Abstract: The transition to sustainable green hydrogen production demands innovative electrocatalyst design strategies that can overcome current technological limitations. This study introduces a comprehensive data-driven approach to predicting and understanding catalytic performance for Hydrogen Evolution Reaction (HER) and Oxygen Evolution Reaction (OER) using advanced machine learning methodologies. By usimg a dataset of 16,226 data points from the Catalysis-hub database, we developed a novel stacking ensemble model that integrates Random Forest, XGBoost, and Support Vector Regression to predict Gibbs free energy of adsorption across diverse bimetallic alloy surfaces.
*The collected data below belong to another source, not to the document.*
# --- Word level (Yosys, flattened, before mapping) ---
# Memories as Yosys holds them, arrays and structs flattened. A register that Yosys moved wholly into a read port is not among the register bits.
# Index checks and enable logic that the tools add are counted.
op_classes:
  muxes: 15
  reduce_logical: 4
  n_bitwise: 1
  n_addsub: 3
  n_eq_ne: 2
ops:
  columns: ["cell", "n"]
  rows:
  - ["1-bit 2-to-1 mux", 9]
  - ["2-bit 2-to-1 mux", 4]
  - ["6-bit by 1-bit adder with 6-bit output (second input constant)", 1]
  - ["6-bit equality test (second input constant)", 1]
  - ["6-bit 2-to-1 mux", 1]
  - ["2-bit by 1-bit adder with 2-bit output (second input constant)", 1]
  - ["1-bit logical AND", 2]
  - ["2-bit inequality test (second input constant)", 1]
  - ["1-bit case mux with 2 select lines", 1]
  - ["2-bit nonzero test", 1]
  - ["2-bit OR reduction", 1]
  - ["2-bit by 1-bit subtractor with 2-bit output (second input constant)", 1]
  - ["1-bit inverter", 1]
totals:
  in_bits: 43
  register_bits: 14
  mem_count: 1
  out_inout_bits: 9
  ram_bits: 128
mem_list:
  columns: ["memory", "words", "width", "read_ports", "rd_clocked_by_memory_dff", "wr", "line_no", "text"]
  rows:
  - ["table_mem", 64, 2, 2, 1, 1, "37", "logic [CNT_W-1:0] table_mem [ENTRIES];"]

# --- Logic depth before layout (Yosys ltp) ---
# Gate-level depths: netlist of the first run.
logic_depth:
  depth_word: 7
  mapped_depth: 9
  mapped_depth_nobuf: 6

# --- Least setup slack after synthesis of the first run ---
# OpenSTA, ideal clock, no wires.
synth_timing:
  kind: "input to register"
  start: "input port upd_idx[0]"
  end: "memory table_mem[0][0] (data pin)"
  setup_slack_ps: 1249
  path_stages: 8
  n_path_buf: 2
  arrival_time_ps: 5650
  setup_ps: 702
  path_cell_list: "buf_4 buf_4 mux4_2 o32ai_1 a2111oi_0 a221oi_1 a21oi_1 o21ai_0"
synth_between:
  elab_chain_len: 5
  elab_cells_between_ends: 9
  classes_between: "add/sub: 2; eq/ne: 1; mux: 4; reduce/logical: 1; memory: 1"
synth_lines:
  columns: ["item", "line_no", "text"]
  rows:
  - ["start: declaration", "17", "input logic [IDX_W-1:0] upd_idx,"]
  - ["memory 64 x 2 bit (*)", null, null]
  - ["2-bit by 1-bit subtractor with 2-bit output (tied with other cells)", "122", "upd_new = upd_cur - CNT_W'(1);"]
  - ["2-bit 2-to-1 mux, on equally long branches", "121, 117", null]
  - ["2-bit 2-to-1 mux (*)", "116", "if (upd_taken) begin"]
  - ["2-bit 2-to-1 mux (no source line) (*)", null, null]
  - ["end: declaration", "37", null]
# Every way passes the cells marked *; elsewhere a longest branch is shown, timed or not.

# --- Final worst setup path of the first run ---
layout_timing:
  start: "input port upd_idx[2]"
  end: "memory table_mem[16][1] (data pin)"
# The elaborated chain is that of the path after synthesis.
### config.mk
export PLATFORM = sky130hd
export DESIGN_NAME = clock_divider_multi
export DESIGN_NICKNAME = d
export VERILOG_FILES = /design/src/rtl/clock_divider_multi.sv
export SDC_FILE = /design/constraint.sdc
export NUM_CORES = 1
export LEC_CHECK = 0
export CAP_MARGIN = 20
export CORE_UTILIZATION = 60
export CTS_BUF_LIST = sky130_fd_sc_hd__clkbuf_4 sky130_fd_sc_hd__clkbuf_8
export DETAILED_ROUTE_END_ITERATION = 12
export GPL_ROUTABILITY_DRIVEN = 0
export PLACE_DENSITY = 0.83
export SKIP_CTS_REPAIR_TIMING = 1
export SLEW_MARGIN = 20
export SYNTH_ARGS = -nofsm -noshare
export SYNTH_HDL_FRONTEND = slang
export SYNTH_SLANG_ARGS = --single-unit
### constraint.sdc
create_clock -name clock_in -period 4.3 [get_ports clock_in]
set_clock_uncertainty 0.15 [all_clocks]
set_input_delay 0.43 -clock clock_in [delete_from_list [all_inputs] [get_ports clock_in]]
set_output_delay 0.43 -clock clock_in [all_outputs]
set_load 0.02 [all_outputs]
<file path="src/rtl/draw_pkg.sv">
// Shared types for the draw command scheduler: opcodes, FSM encodings and the queued command record.
package draw_pkg;

  typedef enum logic {
    OP_FILL     = 1'b0,
    OP_REULEAUX = 1'b1
  } draw_op_t;

  typedef enum logic [1:0] {
    IDLE  = 2'd0,
    LOAD  = 2'd1,
    RUN   = 2'd2,
    DRAIN = 2'd3
  } sched_state_t;

  // Plain constants for the state register, matching sched_state_t encodings
  localparam logic [1:0] ST_IDLE  = 2'd0;
  localparam logic [1:0] ST_LOAD  = 2'd1;
  localparam logic [1:0] ST_RUN   = 2'd2;
  localparam logic [1:0] ST_DRAIN = 2'd3;

  typedef struct packed {
    draw_op_t    op;
    logic [2:0]  colour;
    logic [7:0]  cx;
    logic [6:0]  cy;
    logic [7:0]  diam;
  } draw_cmd_t;

  localparam int SCREEN_W = 160;
  localparam int SCREEN_H = 120;

endpackage

</file>
<file path="src/rtl/draw_scheduler_if.sv">
// Command bus from the switch/key decode into the draw scheduler (valid/ready handshake).
interface draw_scheduler_if;
  import draw_pkg::*;

  logic       cmd_valid;
  logic       cmd_ready;
  logic       cmd_op;
  logic [2:0] cmd_colour;
  logic [7:0] cmd_cx;
  logic [6:0] cmd_cy;
  logic [7:0] cmd_diam;

  modport master (
    output cmd_valid, cmd_op, cmd_colour, cmd_cx, cmd_cy, cmd_diam,
    input  cmd_ready
  );

  modport slave (
    input  cmd_valid, cmd_op, cmd_colour, cmd_cx, cmd_cy, cmd_diam,
    output cmd_ready
  );

endinterface

</file>
<file path="src/rtl/draw_cmd_fifo.sv">
// Command queue: RAM array with registered read, push/pop/flush, flush has priority over both.
module draw_cmd_fifo
  import draw_pkg::*;
#(
  parameter int DEPTH = 4
) (
  input  logic                       clk,
  input  logic                       rst_n,
  input  logic                       push,
  input  logic                       pop,
  input  logic                       flush,
  input  draw_cmd_t                  wr_data,
  output draw_cmd_t                  rd_data,
  output logic                       full,
  output logic                       empty,
  output logic [$clog2(DEPTH):0]     count
);

  localparam int AW = $clog2(DEPTH);
  localparam logic [AW:0] DEPTH_C = (AW + 1)'(DEPTH);

  draw_cmd_t         mem [DEPTH];
  draw_cmd_t         rd_data_reg;
  logic [AW-1:0]     wr_ptr_reg, rd_ptr_reg;
  logic [AW:0]       count_reg, count_next;
  logic              push_ok, pop_ok;

  assign full    = (count_reg == DEPTH_C);
  assign empty   = (count_reg == '0);
  assign count   = count_reg;
  assign rd_data = rd_data_reg;

  assign push_ok = push && !full && !flush;
  assign pop_ok  = pop && !empty && !flush;

  always_comb begin
    count_next = count_reg;
    if (flush)
      count_next = '0;
    else if (push_ok && !pop_ok)
      count_next = count_reg + 1'b1;
    else if (pop_ok && !push_ok)
      count_next = count_reg - 1'b1;
  end

  always_ff @(posedge clk or negedge rst_n) begin
    if (!rst_n) begin
      wr_ptr_reg <= '0;
      rd_ptr_reg <= '0;
      count_reg  <= '0;
    end else begin
      count_reg <= count_next;
      if (push_ok)
        wr_ptr_reg <= wr_ptr_reg + 1'b1;
      // Pointer wrap is free because DEPTH is a power of two
      if (flush)
        rd_ptr_reg <= wr_ptr_reg;
      else if (pop_ok)
        rd_ptr_reg <= rd_ptr_reg + 1'b1;
    end
  end

  always_ff @(posedge clk) begin
    if (push_ok)
      mem[wr_ptr_reg] <= wr_data;
    if (pop_ok)
      rd_data_reg <= mem[rd_ptr_reg];
  end

endmodule

</file>
<file path="src/rtl/draw_scheduler.sv">
// Queues FILL/REULEAUX commands, runs them one at a time on the engines and owns the VGA plot port.
// Optional DRAW_SCHED_CLIP_EN: suppress plots that fall outside X_MAX x Y_MAX.
module draw_scheduler
  import draw_pkg::*;
#(
  parameter int FIFO_DEPTH = 4,
  parameter int X_MAX      = SCREEN_W,
  parameter int Y_MAX      = SCREEN_H
) (
  input  logic                          clk,
  input  logic                          rst_n,
  draw_scheduler_if.slave               cmd,
  input  logic                          flush,
  output logic                          busy,
  output logic [$clog2(FIFO_DEPTH):0]   q_count,

  output logic                          fill_start,
  output logic [2:0]                    fill_colour,
  input  logic                          fill_done,
  input  logic [7:0]                    fill_x,
  input  logic [6:0]                    fill_y,
  input  logic [2:0]                    fill_col,
  input  logic                          fill_plot,

  output logic                          reu_start,
  output logic [2:0]                    reu_colour,
  output logic [7:0]                    reu_cx,
  output logic [6:0]                    reu_cy,
  output logic [7:0]                    reu_diam,
  input  logic                          reu_done,
  input  logic [7:0]                    reu_x,
  input  logic [6:0]                    reu_y,
  input  logic [2:0]                    reu_col,
  input  logic                          reu_plot,

  output logic [7:0]                    vga_x,
  output logic [6:0]                    vga_y,
  output logic [2:0]                    vga_colour,
  output logic                          vga_plot
);

`ifdef DRAW_SCHED_CLIP_EN
  localparam bit CLIP_EN = 1'b1;
`else
  localparam bit CLIP_EN = 1'b0;
`endif

  localparam logic [8:0] X_LIM = 9'(X_MAX);
  localparam logic [7:0] Y_LIM = 8'(Y_MAX);

  draw_cmd_t   wr_cmd, fifo_rd;
  logic        fifo_full, fifo_empty, pop;

  logic [1:0]  state_reg, state_next;
  draw_op_t    op_reg;
  logic [2:0]  colour_reg;
  logic [7:0]  cx_reg;
  logic [6:0]  cy_reg;
  logic [7:0]  diam_reg;
  logic        armed_reg;
  logic        sel_done, load_done;

  assign wr_cmd.op     = draw_op_t'(cmd.cmd_op);
  assign wr_cmd.colour = cmd.cmd_colour;
  assign wr_cmd.cx     = cmd.cmd_cx;
  assign wr_cmd.cy     = cmd.cmd_cy;
  assign wr_cmd.diam   = cmd.cmd_diam;

  assign cmd.cmd_ready = !fifo_full;
  assign pop = (state_reg == ST_IDLE) && !fifo_empty && !flush;

  draw_cmd_fifo #(
    .DEPTH (FIFO_DEPTH)
  ) u_fifo (
    .clk     (clk),
    .rst_n   (rst_n),
    .push    (cmd.cmd_valid),
    .pop     (pop),
    .flush   (flush),
    .wr_data (wr_cmd),
    .rd_data (fifo_rd),
    .full    (fifo_full),
    .empty   (fifo_empty),
    .count   (q_count)
  );

  assign sel_done  = (op_reg == OP_REULEAUX) ? reu_done : fill_done;
  assign load_done = (fifo_rd.op == OP_REULEAUX) ? reu_done : fill_done;

  always_comb begin
    state_next = state_reg;
    case (state_reg)
      ST_IDLE:  if (pop) state_next = ST_LOAD;
      ST_LOAD:  state_next = ST_RUN;
      ST_RUN:   if (armed_reg && sel_done) state_next = ST_DRAIN;
      ST_DRAIN: if (!sel_done) state_next = ST_IDLE;
      default:  state_next = ST_IDLE;
    endcase
  end

  // A done that is already high when RUN begins must drop before it counts as completion
  always_ff @(posedge clk or negedge rst_n) begin
    if (!rst_n) begin
      state_reg  <= ST_IDLE;
      op_reg     <= OP_FILL;
      colour_reg <= '0;
      cx_reg     <= '0;
      cy_reg     <= '0;
      diam_reg   <= '0;
      armed_reg  <= 1'b0;
    end else begin
      state_reg <= state_next;
      if (state_reg == ST_LOAD) begin
        op_reg     <= fifo_rd.op;
        colour_reg <= fifo_rd.colour;
        cx_reg     <= fifo_rd.cx;
        cy_reg     <= fifo_rd.cy;
        diam_reg   <= fifo_rd.diam;
        armed_reg  <= !load_done;
      end else if ((state_reg == ST_RUN) && !sel_done) begin
        armed_reg <= 1'b1;
      end
    end
  end

  assign fill_start  = (state_reg == ST_RUN) && (op_reg == OP_FILL);
  assign reu_start   = (state_reg == ST_RUN) && (op_reg == OP_REULEAUX);
  assign fill_colour = colour_reg;
  assign reu_colour  = colour_reg;
  assign reu_cx      = cx_reg;
  assign reu_cy      = cy_reg;
  assign reu_diam    = diam_reg;

  assign busy = (state_reg != ST_IDLE) || (q_count != '0);

  always_comb begin
    vga_x      = '0;
    vga_y      = '0;
    vga_colour = '0;
    vga_plot   = 1'b0;
    if (state_reg == ST_RUN) begin
      if (op_reg == OP_REULEAUX) begin
        vga_x      = reu_x;
        vga_y      = reu_y;
        vga_colour = reu_col;
        vga_plot   = reu_plot;
      end else begin
        vga_x      = fill_x;
        vga_y      = fill_y;
        vga_colour = fill_col;
        vga_plot   = fill_plot;
      end
      if (CLIP_EN && (({1'b0, vga_x} >= X_LIM) || ({1'b0, vga_y} >= Y_LIM)))
        vga_plot = 1'b0;
    end
  end

endmodule

</file>
<file path="src/flat_wrapper.sv">
// flat-port wrapper written by rule: the top's interface ports become plain ports
module draw_scheduler_flat import draw_pkg::*;
#(
  parameter int FIFO_DEPTH = 4,
  parameter int X_MAX      = SCREEN_W,
  parameter int Y_MAX      = SCREEN_H
)
  (clk, rst_n, flush, busy, q_count, fill_start, fill_colour, fill_done, fill_x, fill_y, fill_col, fill_plot, reu_start, reu_colour, reu_cx, reu_cy, reu_diam, reu_done, reu_x, reu_y, reu_col, reu_plot, vga_x, vga_y, vga_colour, vga_plot, cmd_cmd_valid, cmd_cmd_op, cmd_cmd_colour, cmd_cmd_cx, cmd_cmd_cy, cmd_cmd_diam, cmd_cmd_ready);
  draw_scheduler_if cmd_i ();
  input  logic clk;
  input  logic rst_n;
  input  logic flush;
  output logic busy;
  output logic [$clog2(FIFO_DEPTH):0] q_count;
  output logic fill_start;
  output logic [2:0] fill_colour;
  input  logic fill_done;
  input  logic [7:0] fill_x;
  input  logic [6:0] fill_y;
  input  logic [2:0] fill_col;
  input  logic fill_plot;
  output logic reu_start;
  output logic [2:0] reu_colour;
  output logic [7:0] reu_cx;
  output logic [6:0] reu_cy;
  output logic [7:0] reu_diam;
  input  logic reu_done;
  input  logic [7:0] reu_x;
  input  logic [6:0] reu_y;
  input  logic [2:0] reu_col;
  input  logic reu_plot;
  output logic [7:0] vga_x;
  output logic [6:0] vga_y;
  output logic [2:0] vga_colour;
  output logic vga_plot;
  input wire logic [$bits(cmd_i.cmd_valid)-1:0] cmd_cmd_valid;
  input wire logic [$bits(cmd_i.cmd_op)-1:0] cmd_cmd_op;
  input wire logic [$bits(cmd_i.cmd_colour)-1:0] cmd_cmd_colour;
  input wire logic [$bits(cmd_i.cmd_cx)-1:0] cmd_cmd_cx;
  input wire logic [$bits(cmd_i.cmd_cy)-1:0] cmd_cmd_cy;
  input wire logic [$bits(cmd_i.cmd_diam)-1:0] cmd_cmd_diam;
  output wire logic [$bits(cmd_i.cmd_ready)-1:0] cmd_cmd_ready;
  assign cmd_i.cmd_valid = cmd_cmd_valid;
  assign cmd_i.cmd_op = cmd_cmd_op;
  assign cmd_i.cmd_colour = cmd_cmd_colour;
  assign cmd_i.cmd_cx = cmd_cmd_cx;
  assign cmd_i.cmd_cy = cmd_cmd_cy;
  assign cmd_i.cmd_diam = cmd_cmd_diam;
  assign cmd_cmd_ready = cmd_i.cmd_ready;
  draw_scheduler #(.FIFO_DEPTH(FIFO_DEPTH), .X_MAX(X_MAX), .Y_MAX(Y_MAX)) u_core (.clk(clk), .rst_n(rst_n), .cmd(cmd_i), .flush(flush), .busy(busy), .q_count(q_count), .fill_start(fill_start), .fill_colour(fill_colour), .fill_done(fill_done), .fill_x(fill_x), .fill_y(fill_y), .fill_col(fill_col), .fill_plot(fill_plot), .reu_start(reu_start), .reu_colour(reu_colour), .reu_cx(reu_cx), .reu_cy(reu_cy), .reu_diam(reu_diam), .reu_done(reu_done), .reu_x(reu_x), .reu_y(reu_y), .reu_col(reu_col), .reu_plot(reu_plot), .vga_x(vga_x), .vga_y(vga_y), .vga_colour(vga_colour), .vga_plot(vga_plot));
endmodule
</file>
## config.mk

```make
export PLATFORM = sky130hd
export DESIGN_NAME = dec_stage
export DESIGN_NICKNAME = d
export VERILOG_FILES = /design/src/rtl/dec_stage.sv
export SDC_FILE = /design/constraint.sdc
export NUM_CORES = 1
export LEC_CHECK = 0
export BUFFER_PORTS_ARGS = -buffer_cell sky130_fd_sc_hd__clkbuf_2
export CORE_ASPECT_RATIO = 1.75
export CORE_MARGIN = 1
export CORE_UTILIZATION = 45
export CTS_BUF_LIST = sky130_fd_sc_hd__clkbuf_8
export CTS_CLUSTER_DIAMETER = 50
export DETAILED_ROUTE_END_ITERATION = 10
export PLACE_DENSITY = 0.67
export SYNTH_ARGS = -nofsm -noshare
export SYNTH_HDL_FRONTEND = slang
export SYNTH_SLANG_ARGS = --single-unit
```

## constraint.sdc

```tcl
create_clock -name clk -period 5 [get_ports clk]
set_input_delay 1 -clock clk [delete_from_list [all_inputs] [get_ports clk]]
set_output_delay 1 -clock clk [all_outputs]
set_load 0.1 [all_outputs]
```
===== src/rtl/lifo_rr_arbiter.sv =====
// Round-robin arbiter sharing one registered-output LIFO between NUM_REQ clients.
// Define LIFO_ARB_STATS_EN to add saturating push/pop/reject counters.
module lifo_rr_arbiter #(
    parameter  int NUM_REQ    = 4,
    parameter  int DATA_WIDTH = 8,
    localparam int ID_W       = $clog2(NUM_REQ)
) (
    input  logic                          clk,
    input  logic                          asyn_n_rst,
    input  logic [NUM_REQ-1:0]            req_valid,
    input  logic [NUM_REQ-1:0]            req_push,
    input  logic [NUM_REQ*DATA_WIDTH-1:0] req_data,
    output logic [NUM_REQ-1:0]            req_ready,
    output logic                          req_err,
    output logic                          rsp_valid,
    output logic [ID_W-1:0]               rsp_id,
    output logic [DATA_WIDTH-1:0]         rsp_data,
    output logic                          lifo_push,
    output logic                          lifo_pop,
    output logic [DATA_WIDTH-1:0]         lifo_data_in,
    input  logic [DATA_WIDTH-1:0]         lifo_data_out,
    input  logic                          lifo_full,
    input  logic                          lifo_empty
`ifdef LIFO_ARB_STATS_EN
    ,
    output logic [15:0]                   stat_push_cnt,
    output logic [15:0]                   stat_pop_cnt,
    output logic [15:0]                   stat_err_cnt
`endif
);

    typedef enum logic {
        IDLE     = 1'b0,
        POP_WAIT = 1'b1
    } state_t;

    state_t                state;
    state_t                state_next;
    logic [ID_W-1:0]       rr_ptr;
    logic [ID_W-1:0]       ptr_next;
    logic [ID_W-1:0]       pop_id;
    logic [ID_W-1:0]       pop_id_next;
    logic [ID_W-1:0]       winner;
    logic                  found;
    logic [ID_W:0]         scan_sum;
    logic [ID_W-1:0]       scan_idx;
    logic [DATA_WIDTH-1:0] winner_data;
    logic                  capture;

    // Rotating priority search starting at rr_ptr, wrapping mod NUM_REQ.
    always_comb begin
        found    = 1'b0;
        winner   = '0;
        scan_sum = '0;
        scan_idx = '0;
        for (int k = 0; k < NUM_REQ; k++) begin
            scan_sum = {1'b0, rr_ptr} + (ID_W+1)'(k);
            if (scan_sum >= (ID_W+1)'(NUM_REQ)) begin
                scan_sum = scan_sum - (ID_W+1)'(NUM_REQ);
            end
            scan_idx = scan_sum[ID_W-1:0];
            if (!found && req_valid[scan_idx]) begin
                found  = 1'b1;
                winner = scan_idx;
            end
        end
    end

    always_comb begin
        winner_data = '0;
        for (int i = 0; i < NUM_REQ; i++) begin
            if (winner == ID_W'(i)) begin
                winner_data = req_data[i*DATA_WIDTH +: DATA_WIDTH];
            end
        end
    end

    // Grants are suppressed while reset is asserted so no strobe leaks out.
    always_comb begin
        state_next   = state;
        ptr_next     = rr_ptr;
        pop_id_next  = pop_id;
        req_ready    = '0;
        req_err      = 1'b0;
        lifo_push    = 1'b0;
        lifo_pop     = 1'b0;
        lifo_data_in = '0;
        capture      = 1'b0;
        case (state)
            IDLE: begin
                if (asyn_n_rst && found) begin
                    req_ready[winner] = 1'b1;
                    ptr_next = (winner == ID_W'(NUM_REQ-1)) ? '0 : winner + ID_W'(1);
                    if (req_push[winner]) begin
                        if (lifo_full) begin
                            req_err = 1'b1;
                        end else begin
                            lifo_push    = 1'b1;
                            lifo_data_in = winner_data;
                        end
                    end else if (lifo_empty) begin
                        req_err = 1'b1;
                    end else begin
                        lifo_pop    = 1'b1;
                        pop_id_next = winner;
                        state_next  = POP_WAIT;
                    end
                end
            end
            POP_WAIT: begin
                capture    = 1'b1;
                state_next = IDLE;
            end
        endcase
    end

    // Response stage: lifo_data_out is valid in POP_WAIT and registered here.
    always_ff @(posedge clk or negedge asyn_n_rst) begin
        if (!asyn_n_rst) begin
            state     <= IDLE;
            rr_ptr    <= '0;
            pop_id    <= '0;
            rsp_valid <= 1'b0;
            rsp_id    <= '0;
            rsp_data  <= '0;
        end else begin
            state     <= state_next;
            rr_ptr    <= ptr_next;
            pop_id    <= pop_id_next;
            rsp_valid <= capture;
            if (capture) begin
                rsp_id   <= pop_id;
                rsp_data <= lifo_data_out;
            end
        end
    end

`ifdef LIFO_ARB_STATS_EN
    function automatic logic [15:0] sat_inc(input logic [15:0] v);
        return (v == 16'hFFFF) ? v : v + 16'd1;
    endfunction

    always_ff @(posedge clk or negedge asyn_n_rst) begin
        if (!asyn_n_rst) begin
            stat_push_cnt <= '0;
            stat_pop_cnt  <= '0;
            stat_err_cnt  <= '0;
        end else begin
            if (lifo_push) stat_push_cnt <= sat_inc(stat_push_cnt);
            if (lifo_pop)  stat_pop_cnt  <= sat_inc(stat_pop_cnt);
            if (req_err)   stat_err_cnt  <= sat_inc(stat_err_cnt);
        end
    end
`endif

endmodule


===== config.mk =====
export PLATFORM = sky130hd
export DESIGN_NAME = lifo_rr_arbiter
export DESIGN_NICKNAME = d
export VERILOG_FILES = /design/src/rtl/lifo_rr_arbiter.sv
export SDC_FILE = /design/constraint.sdc
export NUM_CORES = 1
export LEC_CHECK = 0
export ABC_AREA = 1
export BUFFER_PORTS_ARGS = -buffer_cell sky130_fd_sc_hd__buf_2
export CELL_PAD_IN_SITES_DETAIL_PLACEMENT = 1
export CELL_PAD_IN_SITES_GLOBAL_PLACEMENT = 1
export CORE_MARGIN = 1.5
export CORE_UTILIZATION = 30
export CTS_BUF_LIST = sky130_fd_sc_hd__clkbuf_2 sky130_fd_sc_hd__clkbuf_4 sky130_fd_sc_hd__clkbuf_8
export DETAILED_ROUTE_END_ITERATION = 10
export PLACE_DENSITY_LB_ADDON = 0.1
export SYNTH_ARGS = -nofsm -noshare
export SYNTH_HDL_FRONTEND = slang
export SYNTH_SLANG_ARGS = --single-unit

===== constraint.sdc =====
create_clock -name clk -period 3.33 [get_ports clk]
set_input_delay 0.4995 -clock clk [delete_from_list [all_inputs] [get_ports clk]]
set_output_delay 0.4995 -clock clk [all_outputs]
set_load 0.05 [all_outputs]

==> run_results.csv, run 1 <==
group,metric,value,unit
timing,fin_crit_sh,94.7,%
logic_synthesis,syn-num-nets,266,
timing,relSlewSlack,74.9,%
clock_tree,clock_latency,240,ps
floorplanning,core,0.00444,mm2
floorplanning,io_pins,78,
logic_synthesis,syn_inst,210,
setup_path,worstSetupStartpointType,"flip-flop",
layout,syn2layout_area_growth,44.1,%
clock_tree,cts_tree,"yes",
logic_synthesis,yosysTopAreaCellShare,28.5,%
layout,nNetsFinal,352,
setup_path,rr_endpoint,"pop_id[1]$_DFFE_PN0P_",
place,gp_congestion,0.756,
floorplanning,start_util,31.6,%
grt,grt_pass1_vias,1500,
status,violations,"DRC",
setup_path,end_kind,"output pin",
logic_synthesis,ys_seq_elements,16,
timing,setup-tns-final,0,ps
drt,drc,1,
setup_path,r2r_cells,15,
timing,period_needed,3150,ps
layout,fill_cells,608,
grt,overflow,0,
layout,insertedDiodeCount,0,
timing,max_freq,317,MHz
logic_synthesis,syn_area,0.00141,mm2
clock_tree,htreeDepth,1,
logic_synthesis,synth_area_leaders,"dfrtp_1 (28%), nand2_1 (20%), nand3_1 (5.3%)",
drt,drtIter0Drc,79,
setup_path,setup.worst_path.class,"reg -> out",
timing,setup_violations,0,
floorplanning,placementRows,24,
logic_synthesis,avgSynthCellArea,6.69,um2
logic_synthesis,yosysSeqAreaShare,28.5,%
layout,drive_gt1_share,45.9,%
drt,ant_nets,0,
logic_synthesis,synth_warnings,0,
setup_path,crit_fanout,8,
clock_tree,clk_pin_slew,60,ps
place,portBuffers,77,
grt,grt_pass1_wl,6880,um
setup_path,r2r-start,"rr_ptr[0]$_DFFE_PN0P_",
setup_path,rrSetupSlack,1310,ps
grt,antenna_found_initial,0,
timing,slew_viol_final,0,
clock_tree,clock-sinks,16,
layout,seqCellArea,402,um2
run,max_cap_violations,0,
clock_tree,ctsHoldBuffers,0,
timing,max_slew.worst_pin.slew,376,ps
timing,finClkSkew,3.84,ps
clock_tree,clk_path_buf_depth,2,
drt,first_pass_iters,11,
grt,grt_usage,16.7,%
drt,vias,1624,
hold_path,hold_path.class,"in -> async",
drt,post_drt_wl_per_cell,13.3,um
clock_tree,numCtsBuffers,3,
status,status,"finished with violations",
floorplanning,die_y,71.4,um
drt,routed_via_density,4.69,
layout,multi_input_area,932,um2
grt,grt_max_degree,18,
floorplanning,die-width,71.4,um
setup_path,arrival,2660,ps
drt,finalWirelength,4590,um
clock_tree,cts_root_buffer,"clkbuf_8",
logic_synthesis,yosys.area.top_type,"dfrtp_1",
place,place_hpwl,3450,um
setup_path,required,2830,ps
logic_synthesis,yosysUniqueCellTypes,20,
timing,hold_viol_final,0,
floorplanning,die_area,0.00510,mm2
Our innovative feature engineering strategy combined Matminer-based compositional analysis, Principal Component Analysis for adsorption site related features, and correlation screening to generate robust predictive descriptors. The machine learning model demonstrated exceptional predictive capabilities, achieving R^2 values of 0.98 for HER and 0.94 for OER, with Mean Absolute Error values of 0.251 and 0.121, respectively. Shapley Additive Explanations (SHAP) analysis revealed critical insights into the complex interplay of compositional, structural, and electronic features governing catalytic performance. The research provides a powerful computational framework for accelerating electrocatalyst design, offering unprecedented insights into the fundamental properties that drive hydrogen evolution and oxygen evolution reactions. By bridging advanced machine learning techniques with fundamental electrochemical principles, this study presents a transformative approach to developing cost-effective, high-performance catalysts for sustainable hydrogen production.